■ **Exercise description**
Wherever a line in the records below contains "placement", copy that line.

■ **Records provided**
<file path="config.mk">
export PLATFORM = sky130hd
export DESIGN_NAME = lifo_stack_with_search
export DESIGN_NICKNAME = d
export VERILOG_FILES = /design/src/lss_pkg.sv /design/src/lss_ram.sv /design/src/lss_core.sv /design/src/lss_outbuf.sv /design/src/lifo_stack_with_search.sv
export SDC_FILE = /design/constraint.sdc
export NUM_CORES = 2
export LEC_CHECK = 0
export BUFFER_PORTS_ARGS = -buffer_cell sky130_fd_sc_hd__buf_2
export CORE_MARGIN = 3
export CORE_UTILIZATION = 48
export CTS_CLUSTER_DIAMETER = 120
export DETAILED_ROUTE_END_ITERATION = 8
export GPL_ROUTABILITY_DRIVEN = 0
export MAX_ROUTING_LAYER = met4
export SETUP_SLACK_MARGIN = 0.15
export SYNTH_ARGS = -nofsm -noshare
export SYNTH_HDL_FRONTEND = slang
export SYNTH_SLANG_ARGS = --single-unit
</file>
<file path="constraint.sdc">
create_clock -name i_clk -period 9.45 [get_ports i_clk]
set_input_delay 0.4725 -clock i_clk [delete_from_list [all_inputs] [get_ports i_clk]]
set_output_delay 0.4725 -clock i_clk [all_outputs]
set_load 0.01 [all_outputs]
</file>
`src/hw/rtl/hsd_ram.sv`:
```
// Generic single-write, single-read RAM with registered read data.
`timescale 1ns / 1ps

module hsd_ram #(
    parameter int WIDTH = 8,
    parameter int DEPTH = 16
) (
    input  logic                     clk,
    input  logic                     we,
    input  logic [$clog2(DEPTH)-1:0] waddr,
    input  logic [WIDTH-1:0]         wdata,
    input  logic [$clog2(DEPTH)-1:0] raddr,
    output logic [WIDTH-1:0]         rdata
);

    logic [WIDTH-1:0] mem [DEPTH];

    // Write port and registered read port.
    always_ff @(posedge clk)
    begin
        if (we)
        begin
            mem[waddr] <= wdata;
        end
        rdata <= mem[raddr];
    end

endmodule

```
`config.mk`:
```
export PLATFORM = sky130hd
export DESIGN_NAME = hsd_ram
export DESIGN_NICKNAME = d
export VERILOG_FILES = /design/src/hw/rtl/hsd_ram.sv
export SDC_FILE = /design/constraint.sdc
export NUM_CORES = 1
export LEC_CHECK = 0
export ABC_AREA = 1
export BUFFER_PORTS_ARGS = -buffer_cell sky130_fd_sc_hd__buf_2
export CAP_MARGIN = 20
export CORE_MARGIN = 4
export CORE_UTILIZATION = 45
export CTS_CLUSTER_SIZE = 16
export DETAILED_ROUTE_END_ITERATION = 8
export SLEW_MARGIN = 20
export SYNTH_ARGS = -nofsm -noshare
export SYNTH_HDL_FRONTEND = slang
export SYNTH_SLANG_ARGS = --single-unit
```
`constraint.sdc`:
```
create_clock -name clk -period 2.95 [get_ports clk]
set_input_delay 0.59 -clock clk [delete_from_list [all_inputs] [get_ports clk]]
set_output_delay 0.59 -clock clk [all_outputs]
set_load 0.01 [all_outputs]
```
* Word-level counts from Yosys, hierarchy flattened
Memories as Yosys holds them, arrays and structs flattened. A register that Yosys moved wholly into a read port is not among the register bits.
Index checks and enable logic that the tools add are counted.
** Storage, ports and cells
- Register bits after elaboration :: 0
- RAM bits :: 128
- Input port bits :: 18
- Word-level logic and storage cells :: 3
- Memories :: 1
** Cells by class
- Muxes and demuxes :: 2
** Memory list
- mem :: depth 16, bits a word 8, rd ports 1, clocked after memory_dff 1, wr ports 1, line 16 : logic [WIDTH-1:0] mem [DEPTH];
** Operator list (count)
- 2-to-1 mux 1 bit :: 2

* Logic depth before layout (Yosys ltp)
- Depth after elaboration :: 2
- Depth in mapped cells :: 8
- Gate-level depth less buffers :: 7

* Worst setup path after synthesis
OpenSTA, ideal clock, no wires.
- Path type :: input to register
- From :: in waddr[2]
- To :: mem mem[10][0], enable pin
- Library setup time :: 0.370 ns
- Arrival :: 1.171 ns
- Slack :: 1.409 ns
- Stages :: 2
- Path buffers :: 0
- Cell sequence :: nand3b_1 -> nor2_1
** RTL lines
- start, declared :: line 10 : input logic [$clog2(DEPTH)-1:0] waddr,
- end, declared :: line 16
No word-level cell before the write port.

* Worst setup path in the final report
- From :: in we
- To :: mem mem[13][4], enable pin
** Between the ends
- Word-level cells in the longest chain between the ends :: 2
** RTL lines
- start, declared :: line 9 : input logic we,
- 2-to-1 mux 1 bit :: line 21 : if (we)
- 2-to-1 mux 1 bit (not written as such) :: line 23 : mem[waddr] <= wdata;
Every way passes these cells.

==> qor.csv <==
metric;value;unit
status;completed;
maxSlewHeadroom;33.8;%
ir_drop;0.429;mV
yosysWarnings;0;
fin_setup_tns;0;ps
yosys.area.top_type;edfxtp_1;
seq_area_frac_synth;69.4;%
cp_slowest_cell;nor2_1;
vias;3654;
worst_ep_arrival_time;1680;ps
end_kind;flop;
cts_setup_buffers;0;
seqCellArea;4000;sq um
cts_tree;done;
fin_nets;592;
p_per_area;695;nW/um^2
ys_top_cells_by_area;edfxtp_1, nand2_1, nand3_1, inv_1, dfxtp_1;
setup_viol;0;
firstDrtPassIters;7;
hold_viol;0;
hpwlAfterDp;7610;microns
row_count;41;
wl_per_cell;16.5;microns
synth_largest_type_area_fraction;66.7;%
grt_pass1_vias;3489;
synthesis.area;5770;sq um
grt_overflow_total;0;
antenna_found_initial;0;
crit_chain;buf_2, nand3_1, nor2_1;
max_freq;608;MHz
drv_slew;0;
io_buffers;25;
startpoint_type;primary input;
vias_per_cell;4.81;
clk_path_buf_depth;2;
first_iter_violations;383;
clk_latency;420;ps
core;12600;sq um
ctsResizeCount;0;
syn-num-nets;569;
antenna_cells;0;
gp_congestion;0.795;
cts_root_buf;clkbuf_16;
multi_input_area;1210;sq um
die_w;121;microns
cap_violations;0;
cpPeakStageDelay;800;ps
instances_no_fill;759;
clkTransAtPathRegs;60;ps
hold_class;in -> reg;
ios;26;
drive_above_1_share;9.71;%
grt_usage;18.4;%
synth-seq-cells;136;
skew;7.13;ps
finalCritPeriodShare;55.7;%
path_class;in -> reg;
grt_max_degree;65;
tightest_slew;990;ps
totalWireLength;12500;microns
layout_setup_ws;1310;ps
dp_cells;727;
area_growth;14.1;%
numCtsBuffers;17;
path_max_fanout;8;
critical_path_required;2990;ps
power.leakage;2.83;nW
syn_inst;551;
ys_types;12;
die_h;121;microns
syn_area_per_cell;10.5;sq um
drc;0;
initial_utilization;45.9;%
h-tree-depth;4;
cts-hold-fix-buffers;0;
rsz0062_at_grt;no;
fillers;1097;
clkSinkCount;136;
dpl_worst_slack;916;ps
postRouteAntennaNets;0;
dieArea;14700;sq um
grt_first_pass_wirelength;19900;microns
postLayoutCoreUtil;52.3;%
period_minus_slack;1640;ps
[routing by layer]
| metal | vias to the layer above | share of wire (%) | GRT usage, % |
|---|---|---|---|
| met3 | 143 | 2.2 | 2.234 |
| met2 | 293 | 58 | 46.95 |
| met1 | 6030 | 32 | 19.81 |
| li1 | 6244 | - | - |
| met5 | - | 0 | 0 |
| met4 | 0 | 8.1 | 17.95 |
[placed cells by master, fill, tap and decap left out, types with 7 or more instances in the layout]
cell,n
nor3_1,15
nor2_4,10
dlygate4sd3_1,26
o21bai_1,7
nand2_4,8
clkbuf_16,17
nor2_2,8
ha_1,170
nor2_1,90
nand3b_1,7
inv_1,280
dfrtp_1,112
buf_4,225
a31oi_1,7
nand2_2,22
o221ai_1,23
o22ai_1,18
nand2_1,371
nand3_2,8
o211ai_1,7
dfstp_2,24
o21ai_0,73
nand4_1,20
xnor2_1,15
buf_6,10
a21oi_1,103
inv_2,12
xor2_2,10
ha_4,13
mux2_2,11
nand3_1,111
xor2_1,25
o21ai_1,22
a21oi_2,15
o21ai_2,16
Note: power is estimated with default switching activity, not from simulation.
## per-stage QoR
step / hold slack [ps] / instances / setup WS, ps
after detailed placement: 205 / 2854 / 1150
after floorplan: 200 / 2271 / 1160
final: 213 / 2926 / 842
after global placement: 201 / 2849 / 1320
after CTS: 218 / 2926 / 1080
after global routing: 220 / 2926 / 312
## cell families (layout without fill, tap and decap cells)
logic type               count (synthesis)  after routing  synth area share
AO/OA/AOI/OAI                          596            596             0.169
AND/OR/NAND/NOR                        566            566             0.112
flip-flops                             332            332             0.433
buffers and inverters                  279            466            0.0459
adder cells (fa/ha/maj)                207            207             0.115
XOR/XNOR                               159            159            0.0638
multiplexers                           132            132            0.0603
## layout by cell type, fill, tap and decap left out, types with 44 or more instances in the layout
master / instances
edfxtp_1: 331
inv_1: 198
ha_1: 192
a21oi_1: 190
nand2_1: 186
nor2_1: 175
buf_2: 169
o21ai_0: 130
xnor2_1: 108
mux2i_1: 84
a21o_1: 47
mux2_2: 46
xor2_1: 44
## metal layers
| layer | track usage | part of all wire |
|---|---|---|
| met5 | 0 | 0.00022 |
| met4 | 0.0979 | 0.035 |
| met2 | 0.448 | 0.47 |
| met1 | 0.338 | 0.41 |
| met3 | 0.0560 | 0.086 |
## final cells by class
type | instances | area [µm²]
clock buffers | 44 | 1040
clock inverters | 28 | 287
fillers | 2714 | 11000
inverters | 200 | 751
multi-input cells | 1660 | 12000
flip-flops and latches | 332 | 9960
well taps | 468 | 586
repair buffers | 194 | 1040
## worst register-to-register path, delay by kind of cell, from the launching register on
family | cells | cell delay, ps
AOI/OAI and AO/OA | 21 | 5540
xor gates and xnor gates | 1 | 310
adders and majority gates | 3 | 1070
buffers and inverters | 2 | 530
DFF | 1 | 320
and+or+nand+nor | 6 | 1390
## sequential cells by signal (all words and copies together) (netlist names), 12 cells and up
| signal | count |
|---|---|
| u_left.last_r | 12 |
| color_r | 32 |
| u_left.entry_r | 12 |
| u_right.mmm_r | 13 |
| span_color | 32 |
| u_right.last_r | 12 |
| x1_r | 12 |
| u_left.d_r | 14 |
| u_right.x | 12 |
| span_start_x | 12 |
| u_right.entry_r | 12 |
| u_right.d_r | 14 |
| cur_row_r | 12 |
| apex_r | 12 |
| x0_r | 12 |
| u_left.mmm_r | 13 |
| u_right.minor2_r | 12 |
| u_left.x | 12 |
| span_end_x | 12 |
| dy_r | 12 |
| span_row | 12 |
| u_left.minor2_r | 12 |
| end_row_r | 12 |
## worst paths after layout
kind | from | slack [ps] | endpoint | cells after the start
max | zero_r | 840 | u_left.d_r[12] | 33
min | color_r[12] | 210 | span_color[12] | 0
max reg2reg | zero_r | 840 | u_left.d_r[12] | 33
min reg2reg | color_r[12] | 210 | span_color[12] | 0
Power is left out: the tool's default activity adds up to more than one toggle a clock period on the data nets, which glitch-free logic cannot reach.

■ **Expected answer**
after detailed placement: 205 / 2854 / 1150
after global placement: 201 / 2849 / 1320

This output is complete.